:: Record extracts ::

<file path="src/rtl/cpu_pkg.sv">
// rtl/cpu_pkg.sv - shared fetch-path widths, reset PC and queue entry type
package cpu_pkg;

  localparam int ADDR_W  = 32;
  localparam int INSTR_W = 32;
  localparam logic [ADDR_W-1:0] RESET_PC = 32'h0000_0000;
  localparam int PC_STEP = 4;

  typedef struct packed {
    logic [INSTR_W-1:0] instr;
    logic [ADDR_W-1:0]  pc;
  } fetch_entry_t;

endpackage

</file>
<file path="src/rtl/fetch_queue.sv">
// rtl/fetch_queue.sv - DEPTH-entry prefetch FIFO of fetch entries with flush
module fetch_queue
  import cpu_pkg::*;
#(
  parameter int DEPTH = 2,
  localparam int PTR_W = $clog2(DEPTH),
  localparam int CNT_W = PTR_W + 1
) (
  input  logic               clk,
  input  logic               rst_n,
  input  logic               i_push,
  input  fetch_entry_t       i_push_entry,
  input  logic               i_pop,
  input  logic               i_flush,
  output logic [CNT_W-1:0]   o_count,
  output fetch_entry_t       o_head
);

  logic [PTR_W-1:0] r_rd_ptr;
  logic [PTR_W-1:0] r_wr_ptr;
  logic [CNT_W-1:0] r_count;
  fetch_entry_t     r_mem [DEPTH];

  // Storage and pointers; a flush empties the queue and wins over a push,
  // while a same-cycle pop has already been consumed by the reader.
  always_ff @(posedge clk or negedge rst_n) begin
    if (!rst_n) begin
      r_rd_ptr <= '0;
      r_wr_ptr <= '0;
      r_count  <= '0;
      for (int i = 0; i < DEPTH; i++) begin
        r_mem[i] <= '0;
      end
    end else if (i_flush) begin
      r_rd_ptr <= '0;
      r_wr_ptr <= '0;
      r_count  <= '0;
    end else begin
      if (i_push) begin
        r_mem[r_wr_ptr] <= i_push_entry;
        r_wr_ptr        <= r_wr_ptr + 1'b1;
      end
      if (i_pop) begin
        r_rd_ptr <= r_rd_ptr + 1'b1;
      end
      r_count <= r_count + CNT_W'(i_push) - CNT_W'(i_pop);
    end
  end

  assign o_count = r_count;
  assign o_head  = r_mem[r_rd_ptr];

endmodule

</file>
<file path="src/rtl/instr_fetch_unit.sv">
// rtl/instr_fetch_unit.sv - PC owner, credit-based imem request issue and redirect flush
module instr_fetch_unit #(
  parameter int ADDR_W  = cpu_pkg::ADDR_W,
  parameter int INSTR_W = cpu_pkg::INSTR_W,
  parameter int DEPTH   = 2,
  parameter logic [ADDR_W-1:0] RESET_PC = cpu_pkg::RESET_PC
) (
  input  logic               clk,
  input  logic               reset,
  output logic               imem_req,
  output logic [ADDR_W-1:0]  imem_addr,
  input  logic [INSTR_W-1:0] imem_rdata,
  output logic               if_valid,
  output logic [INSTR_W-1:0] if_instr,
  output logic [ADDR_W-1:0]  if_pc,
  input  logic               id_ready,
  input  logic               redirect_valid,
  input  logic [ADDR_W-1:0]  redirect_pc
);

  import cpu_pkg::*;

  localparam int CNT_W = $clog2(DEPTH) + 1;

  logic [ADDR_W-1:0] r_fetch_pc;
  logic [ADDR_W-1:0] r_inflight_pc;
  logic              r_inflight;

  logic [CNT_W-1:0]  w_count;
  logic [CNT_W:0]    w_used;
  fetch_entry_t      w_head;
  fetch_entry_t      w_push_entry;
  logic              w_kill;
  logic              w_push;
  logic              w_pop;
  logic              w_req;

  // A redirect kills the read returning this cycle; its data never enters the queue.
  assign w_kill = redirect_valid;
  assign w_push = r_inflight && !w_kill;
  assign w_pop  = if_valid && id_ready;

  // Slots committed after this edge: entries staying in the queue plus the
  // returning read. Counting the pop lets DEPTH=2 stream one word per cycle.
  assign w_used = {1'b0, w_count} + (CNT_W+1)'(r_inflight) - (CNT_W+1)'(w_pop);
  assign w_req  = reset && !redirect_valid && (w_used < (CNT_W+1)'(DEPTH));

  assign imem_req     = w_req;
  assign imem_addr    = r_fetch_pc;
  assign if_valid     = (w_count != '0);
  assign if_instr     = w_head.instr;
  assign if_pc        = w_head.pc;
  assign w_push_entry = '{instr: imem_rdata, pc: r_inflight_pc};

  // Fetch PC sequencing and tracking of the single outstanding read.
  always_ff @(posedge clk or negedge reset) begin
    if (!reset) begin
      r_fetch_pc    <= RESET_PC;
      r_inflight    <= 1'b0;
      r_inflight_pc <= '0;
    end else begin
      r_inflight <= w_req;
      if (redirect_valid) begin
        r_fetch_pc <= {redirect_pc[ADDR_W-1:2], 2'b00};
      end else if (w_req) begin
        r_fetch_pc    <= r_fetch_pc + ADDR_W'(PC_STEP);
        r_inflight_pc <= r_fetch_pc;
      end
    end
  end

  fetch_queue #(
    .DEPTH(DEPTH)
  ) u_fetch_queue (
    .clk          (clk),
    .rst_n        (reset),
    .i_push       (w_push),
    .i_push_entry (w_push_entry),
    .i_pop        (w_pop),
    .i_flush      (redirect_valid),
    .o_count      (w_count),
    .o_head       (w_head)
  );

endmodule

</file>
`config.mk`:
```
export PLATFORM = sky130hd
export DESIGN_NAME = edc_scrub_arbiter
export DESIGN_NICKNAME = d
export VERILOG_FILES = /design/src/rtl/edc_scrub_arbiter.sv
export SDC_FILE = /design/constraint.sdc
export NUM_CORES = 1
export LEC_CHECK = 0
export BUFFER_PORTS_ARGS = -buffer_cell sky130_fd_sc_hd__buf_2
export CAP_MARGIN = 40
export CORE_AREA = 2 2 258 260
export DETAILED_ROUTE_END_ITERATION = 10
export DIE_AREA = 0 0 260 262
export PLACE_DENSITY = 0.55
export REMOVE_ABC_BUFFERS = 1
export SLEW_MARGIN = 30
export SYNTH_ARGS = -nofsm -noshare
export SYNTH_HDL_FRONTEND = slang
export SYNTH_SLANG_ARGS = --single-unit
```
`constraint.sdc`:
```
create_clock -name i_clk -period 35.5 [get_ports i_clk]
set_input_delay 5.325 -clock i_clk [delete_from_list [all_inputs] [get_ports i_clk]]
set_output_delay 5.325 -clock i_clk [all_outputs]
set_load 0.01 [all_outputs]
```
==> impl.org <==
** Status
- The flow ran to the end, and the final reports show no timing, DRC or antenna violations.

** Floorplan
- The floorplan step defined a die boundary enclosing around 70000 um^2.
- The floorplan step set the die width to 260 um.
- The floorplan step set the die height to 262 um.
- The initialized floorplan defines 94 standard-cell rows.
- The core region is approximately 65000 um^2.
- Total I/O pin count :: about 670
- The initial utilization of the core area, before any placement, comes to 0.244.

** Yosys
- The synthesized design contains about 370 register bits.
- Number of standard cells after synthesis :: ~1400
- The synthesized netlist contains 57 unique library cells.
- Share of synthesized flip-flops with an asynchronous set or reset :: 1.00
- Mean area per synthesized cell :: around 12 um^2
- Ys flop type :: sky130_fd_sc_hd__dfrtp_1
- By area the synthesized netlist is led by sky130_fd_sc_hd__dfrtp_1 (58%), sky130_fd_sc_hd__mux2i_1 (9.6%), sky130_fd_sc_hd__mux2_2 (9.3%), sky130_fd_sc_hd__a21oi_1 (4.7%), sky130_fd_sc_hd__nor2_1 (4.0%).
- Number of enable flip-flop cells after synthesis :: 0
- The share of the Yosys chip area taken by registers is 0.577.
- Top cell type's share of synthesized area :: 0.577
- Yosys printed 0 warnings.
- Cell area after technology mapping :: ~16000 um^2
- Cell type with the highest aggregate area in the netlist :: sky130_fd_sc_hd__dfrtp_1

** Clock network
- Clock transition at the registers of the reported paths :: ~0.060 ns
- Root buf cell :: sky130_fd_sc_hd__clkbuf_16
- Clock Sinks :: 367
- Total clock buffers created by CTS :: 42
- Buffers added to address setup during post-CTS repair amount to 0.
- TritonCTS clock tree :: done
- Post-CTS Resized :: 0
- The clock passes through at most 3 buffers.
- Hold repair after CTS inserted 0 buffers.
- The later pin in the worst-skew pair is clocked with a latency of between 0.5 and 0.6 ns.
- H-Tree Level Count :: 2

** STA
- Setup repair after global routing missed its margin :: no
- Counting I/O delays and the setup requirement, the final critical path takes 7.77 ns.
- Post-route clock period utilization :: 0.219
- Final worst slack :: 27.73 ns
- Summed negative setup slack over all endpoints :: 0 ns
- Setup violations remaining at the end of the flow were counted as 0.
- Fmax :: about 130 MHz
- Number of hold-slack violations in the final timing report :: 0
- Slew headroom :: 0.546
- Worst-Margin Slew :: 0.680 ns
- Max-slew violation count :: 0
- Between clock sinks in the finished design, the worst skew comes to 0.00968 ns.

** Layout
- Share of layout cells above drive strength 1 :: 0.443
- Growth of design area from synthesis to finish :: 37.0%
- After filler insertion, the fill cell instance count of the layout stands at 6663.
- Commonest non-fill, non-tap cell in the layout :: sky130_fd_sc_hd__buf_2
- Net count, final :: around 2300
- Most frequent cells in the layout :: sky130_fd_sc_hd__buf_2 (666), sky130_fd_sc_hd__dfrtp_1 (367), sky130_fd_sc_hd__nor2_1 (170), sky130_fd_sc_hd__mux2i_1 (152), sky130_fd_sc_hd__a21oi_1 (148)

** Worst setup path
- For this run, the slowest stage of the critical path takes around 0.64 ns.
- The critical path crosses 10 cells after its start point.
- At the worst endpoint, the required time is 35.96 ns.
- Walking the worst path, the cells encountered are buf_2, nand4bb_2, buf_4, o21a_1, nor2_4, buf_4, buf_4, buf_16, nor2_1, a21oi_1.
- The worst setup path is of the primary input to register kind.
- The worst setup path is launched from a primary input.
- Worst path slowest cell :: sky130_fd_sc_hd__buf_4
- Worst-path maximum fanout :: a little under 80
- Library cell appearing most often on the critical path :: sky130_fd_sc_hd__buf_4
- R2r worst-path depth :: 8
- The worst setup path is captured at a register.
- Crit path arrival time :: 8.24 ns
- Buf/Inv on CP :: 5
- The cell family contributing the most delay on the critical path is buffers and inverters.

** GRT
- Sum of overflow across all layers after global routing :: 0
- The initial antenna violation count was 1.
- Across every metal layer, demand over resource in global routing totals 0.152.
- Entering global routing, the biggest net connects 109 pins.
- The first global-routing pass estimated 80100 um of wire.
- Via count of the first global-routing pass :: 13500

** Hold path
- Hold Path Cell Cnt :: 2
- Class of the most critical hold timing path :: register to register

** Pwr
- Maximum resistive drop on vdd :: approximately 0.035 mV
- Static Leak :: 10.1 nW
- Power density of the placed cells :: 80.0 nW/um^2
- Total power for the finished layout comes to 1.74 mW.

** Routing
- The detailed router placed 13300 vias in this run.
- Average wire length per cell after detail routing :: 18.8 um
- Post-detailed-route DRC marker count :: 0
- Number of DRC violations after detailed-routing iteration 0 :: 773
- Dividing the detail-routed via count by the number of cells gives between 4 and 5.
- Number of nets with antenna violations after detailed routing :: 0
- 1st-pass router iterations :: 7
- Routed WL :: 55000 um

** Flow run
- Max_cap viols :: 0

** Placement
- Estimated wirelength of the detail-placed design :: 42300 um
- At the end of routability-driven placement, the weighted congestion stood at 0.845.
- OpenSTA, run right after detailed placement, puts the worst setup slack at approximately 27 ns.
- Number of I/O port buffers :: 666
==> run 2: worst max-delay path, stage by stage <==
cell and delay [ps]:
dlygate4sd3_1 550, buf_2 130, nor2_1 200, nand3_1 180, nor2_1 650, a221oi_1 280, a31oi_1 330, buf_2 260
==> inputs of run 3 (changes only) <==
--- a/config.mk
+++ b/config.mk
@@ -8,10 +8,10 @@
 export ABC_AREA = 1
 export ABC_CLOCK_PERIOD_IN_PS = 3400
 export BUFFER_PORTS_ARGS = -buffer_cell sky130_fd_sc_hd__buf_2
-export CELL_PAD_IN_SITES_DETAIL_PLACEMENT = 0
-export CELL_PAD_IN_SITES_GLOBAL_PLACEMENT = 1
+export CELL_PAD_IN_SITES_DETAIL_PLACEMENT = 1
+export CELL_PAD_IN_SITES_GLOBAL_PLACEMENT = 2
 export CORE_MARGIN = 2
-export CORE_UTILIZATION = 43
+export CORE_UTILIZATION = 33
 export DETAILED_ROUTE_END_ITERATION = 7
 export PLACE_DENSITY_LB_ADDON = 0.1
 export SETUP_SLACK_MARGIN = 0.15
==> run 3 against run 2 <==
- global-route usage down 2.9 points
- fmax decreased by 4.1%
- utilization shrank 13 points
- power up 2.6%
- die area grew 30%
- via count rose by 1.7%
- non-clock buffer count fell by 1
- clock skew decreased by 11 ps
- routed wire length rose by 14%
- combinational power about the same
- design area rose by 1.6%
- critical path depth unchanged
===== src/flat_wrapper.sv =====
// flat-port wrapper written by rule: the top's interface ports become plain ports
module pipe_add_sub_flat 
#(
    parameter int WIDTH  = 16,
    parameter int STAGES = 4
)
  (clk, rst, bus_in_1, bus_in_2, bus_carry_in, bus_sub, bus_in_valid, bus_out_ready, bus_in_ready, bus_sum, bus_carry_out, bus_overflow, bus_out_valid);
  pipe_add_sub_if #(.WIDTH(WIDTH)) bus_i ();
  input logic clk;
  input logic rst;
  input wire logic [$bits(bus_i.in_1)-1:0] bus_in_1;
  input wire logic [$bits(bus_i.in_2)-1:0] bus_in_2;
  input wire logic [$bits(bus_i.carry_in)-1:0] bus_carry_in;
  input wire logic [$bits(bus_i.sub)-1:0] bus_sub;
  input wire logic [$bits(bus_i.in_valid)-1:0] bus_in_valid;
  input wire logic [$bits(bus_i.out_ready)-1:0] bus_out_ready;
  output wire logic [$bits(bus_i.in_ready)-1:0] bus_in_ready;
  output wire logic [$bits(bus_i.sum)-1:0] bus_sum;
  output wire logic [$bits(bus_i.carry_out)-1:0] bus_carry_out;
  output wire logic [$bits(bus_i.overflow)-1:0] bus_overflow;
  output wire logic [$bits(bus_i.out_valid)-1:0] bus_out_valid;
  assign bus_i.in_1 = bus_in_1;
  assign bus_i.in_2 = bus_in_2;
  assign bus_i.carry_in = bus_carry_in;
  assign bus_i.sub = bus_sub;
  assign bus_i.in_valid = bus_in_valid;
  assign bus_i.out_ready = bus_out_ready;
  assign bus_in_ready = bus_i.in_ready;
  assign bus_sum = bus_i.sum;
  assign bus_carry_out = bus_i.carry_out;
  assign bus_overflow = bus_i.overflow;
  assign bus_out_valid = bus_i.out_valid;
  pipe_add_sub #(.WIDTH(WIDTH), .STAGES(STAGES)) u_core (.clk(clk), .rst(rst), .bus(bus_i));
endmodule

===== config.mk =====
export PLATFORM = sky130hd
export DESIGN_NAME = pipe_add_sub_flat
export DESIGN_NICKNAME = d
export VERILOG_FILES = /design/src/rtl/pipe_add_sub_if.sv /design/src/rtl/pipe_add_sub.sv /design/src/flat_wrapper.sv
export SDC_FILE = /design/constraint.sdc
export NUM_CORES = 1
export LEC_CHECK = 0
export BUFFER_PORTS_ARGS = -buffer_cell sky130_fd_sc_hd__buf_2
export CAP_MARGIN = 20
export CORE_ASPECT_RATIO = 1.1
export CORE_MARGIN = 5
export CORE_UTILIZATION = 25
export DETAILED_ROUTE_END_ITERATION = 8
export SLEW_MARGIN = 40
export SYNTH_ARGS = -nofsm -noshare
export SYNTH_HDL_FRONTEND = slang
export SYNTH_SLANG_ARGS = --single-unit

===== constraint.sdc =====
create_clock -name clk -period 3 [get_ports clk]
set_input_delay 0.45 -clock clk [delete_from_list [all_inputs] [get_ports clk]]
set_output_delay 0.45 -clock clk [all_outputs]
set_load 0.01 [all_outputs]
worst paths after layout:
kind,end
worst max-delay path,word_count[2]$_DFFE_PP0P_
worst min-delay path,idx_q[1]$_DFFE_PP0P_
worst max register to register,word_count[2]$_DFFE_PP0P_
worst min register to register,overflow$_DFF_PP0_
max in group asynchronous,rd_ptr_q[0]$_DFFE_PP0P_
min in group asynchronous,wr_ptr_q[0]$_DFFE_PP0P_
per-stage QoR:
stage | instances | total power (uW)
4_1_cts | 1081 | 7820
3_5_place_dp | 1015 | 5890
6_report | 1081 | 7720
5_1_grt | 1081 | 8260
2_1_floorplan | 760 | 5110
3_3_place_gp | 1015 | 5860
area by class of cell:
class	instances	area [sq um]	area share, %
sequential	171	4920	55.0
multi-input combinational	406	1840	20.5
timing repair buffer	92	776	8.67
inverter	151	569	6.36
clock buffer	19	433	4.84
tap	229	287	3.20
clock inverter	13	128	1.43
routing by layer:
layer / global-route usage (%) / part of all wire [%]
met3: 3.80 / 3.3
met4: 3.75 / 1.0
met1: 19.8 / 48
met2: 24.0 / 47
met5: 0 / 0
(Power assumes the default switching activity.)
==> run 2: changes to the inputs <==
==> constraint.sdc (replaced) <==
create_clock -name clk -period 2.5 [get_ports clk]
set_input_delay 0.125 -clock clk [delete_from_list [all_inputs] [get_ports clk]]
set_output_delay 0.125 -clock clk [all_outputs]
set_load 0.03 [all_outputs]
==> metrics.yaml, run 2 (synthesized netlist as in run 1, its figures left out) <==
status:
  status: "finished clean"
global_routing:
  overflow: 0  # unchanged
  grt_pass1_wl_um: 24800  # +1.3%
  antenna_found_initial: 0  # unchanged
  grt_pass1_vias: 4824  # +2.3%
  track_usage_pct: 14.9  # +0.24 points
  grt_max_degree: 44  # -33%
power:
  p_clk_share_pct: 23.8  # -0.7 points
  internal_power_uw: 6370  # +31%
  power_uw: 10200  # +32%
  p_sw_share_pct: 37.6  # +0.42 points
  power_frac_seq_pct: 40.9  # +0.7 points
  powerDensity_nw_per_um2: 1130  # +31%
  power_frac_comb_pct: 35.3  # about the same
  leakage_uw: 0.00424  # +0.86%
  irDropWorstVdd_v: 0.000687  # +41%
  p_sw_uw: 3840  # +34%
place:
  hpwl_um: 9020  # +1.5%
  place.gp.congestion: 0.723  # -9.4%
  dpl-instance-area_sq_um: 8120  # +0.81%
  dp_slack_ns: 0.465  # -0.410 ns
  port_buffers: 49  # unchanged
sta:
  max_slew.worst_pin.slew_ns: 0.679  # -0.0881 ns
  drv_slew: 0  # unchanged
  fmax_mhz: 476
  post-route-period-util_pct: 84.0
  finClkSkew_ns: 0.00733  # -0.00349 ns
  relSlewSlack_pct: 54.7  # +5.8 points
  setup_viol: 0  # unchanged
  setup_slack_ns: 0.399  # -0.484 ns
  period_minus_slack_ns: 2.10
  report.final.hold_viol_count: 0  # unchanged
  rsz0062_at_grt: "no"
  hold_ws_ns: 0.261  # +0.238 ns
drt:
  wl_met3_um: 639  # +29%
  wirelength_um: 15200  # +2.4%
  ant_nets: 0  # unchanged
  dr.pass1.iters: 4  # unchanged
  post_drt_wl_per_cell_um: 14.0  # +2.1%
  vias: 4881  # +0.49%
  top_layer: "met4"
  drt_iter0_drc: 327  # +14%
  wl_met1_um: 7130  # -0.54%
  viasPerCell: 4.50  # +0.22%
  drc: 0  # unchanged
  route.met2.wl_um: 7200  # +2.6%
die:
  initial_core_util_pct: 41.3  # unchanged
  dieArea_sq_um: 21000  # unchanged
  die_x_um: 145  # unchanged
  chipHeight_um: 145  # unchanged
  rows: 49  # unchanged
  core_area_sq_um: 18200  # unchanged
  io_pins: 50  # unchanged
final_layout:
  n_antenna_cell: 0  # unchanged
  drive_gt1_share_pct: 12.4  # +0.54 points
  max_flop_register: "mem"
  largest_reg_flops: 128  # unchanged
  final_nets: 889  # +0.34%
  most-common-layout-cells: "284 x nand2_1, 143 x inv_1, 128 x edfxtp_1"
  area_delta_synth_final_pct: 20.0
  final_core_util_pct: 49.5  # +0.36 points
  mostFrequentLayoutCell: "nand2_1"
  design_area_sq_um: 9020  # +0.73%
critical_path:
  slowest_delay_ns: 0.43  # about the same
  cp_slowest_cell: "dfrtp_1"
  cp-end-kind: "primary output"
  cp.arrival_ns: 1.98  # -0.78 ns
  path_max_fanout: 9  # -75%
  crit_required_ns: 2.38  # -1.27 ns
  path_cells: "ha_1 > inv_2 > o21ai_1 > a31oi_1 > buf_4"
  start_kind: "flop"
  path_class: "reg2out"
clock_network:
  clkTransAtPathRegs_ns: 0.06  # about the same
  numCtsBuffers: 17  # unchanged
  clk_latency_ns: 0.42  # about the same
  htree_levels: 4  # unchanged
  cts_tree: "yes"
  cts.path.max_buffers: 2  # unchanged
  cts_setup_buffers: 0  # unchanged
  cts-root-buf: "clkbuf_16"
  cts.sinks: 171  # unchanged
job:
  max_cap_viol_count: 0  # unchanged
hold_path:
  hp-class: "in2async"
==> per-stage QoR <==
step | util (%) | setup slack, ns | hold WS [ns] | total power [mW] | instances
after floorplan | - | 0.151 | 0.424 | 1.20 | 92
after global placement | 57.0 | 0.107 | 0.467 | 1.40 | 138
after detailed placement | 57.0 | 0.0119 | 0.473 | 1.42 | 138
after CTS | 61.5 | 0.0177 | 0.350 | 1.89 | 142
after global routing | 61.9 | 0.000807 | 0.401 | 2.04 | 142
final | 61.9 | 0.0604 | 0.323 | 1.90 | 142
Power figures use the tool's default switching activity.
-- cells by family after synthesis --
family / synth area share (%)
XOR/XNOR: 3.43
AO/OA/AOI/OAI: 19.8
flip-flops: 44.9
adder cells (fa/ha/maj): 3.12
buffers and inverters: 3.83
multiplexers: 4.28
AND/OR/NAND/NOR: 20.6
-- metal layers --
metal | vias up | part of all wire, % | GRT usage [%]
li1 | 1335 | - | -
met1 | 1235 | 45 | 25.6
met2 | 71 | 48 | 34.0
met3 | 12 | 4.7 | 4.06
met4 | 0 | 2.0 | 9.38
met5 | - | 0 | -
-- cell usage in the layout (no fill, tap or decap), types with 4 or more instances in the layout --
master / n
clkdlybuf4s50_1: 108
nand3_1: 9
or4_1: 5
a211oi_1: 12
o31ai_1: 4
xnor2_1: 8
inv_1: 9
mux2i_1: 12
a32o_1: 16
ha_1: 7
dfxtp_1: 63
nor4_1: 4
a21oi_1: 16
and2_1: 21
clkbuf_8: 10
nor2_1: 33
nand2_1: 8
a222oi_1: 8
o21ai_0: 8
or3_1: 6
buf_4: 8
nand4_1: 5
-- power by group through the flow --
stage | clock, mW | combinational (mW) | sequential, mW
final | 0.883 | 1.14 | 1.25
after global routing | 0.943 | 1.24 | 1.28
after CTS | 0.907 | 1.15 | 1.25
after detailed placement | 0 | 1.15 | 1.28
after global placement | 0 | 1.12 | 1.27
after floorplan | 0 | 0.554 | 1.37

:::

**What this task involves:** Filter the records above and return every line that holds the word "through".

**Problem solution:**
- The clock passes through at most 3 buffers.
-- power by group through the flow --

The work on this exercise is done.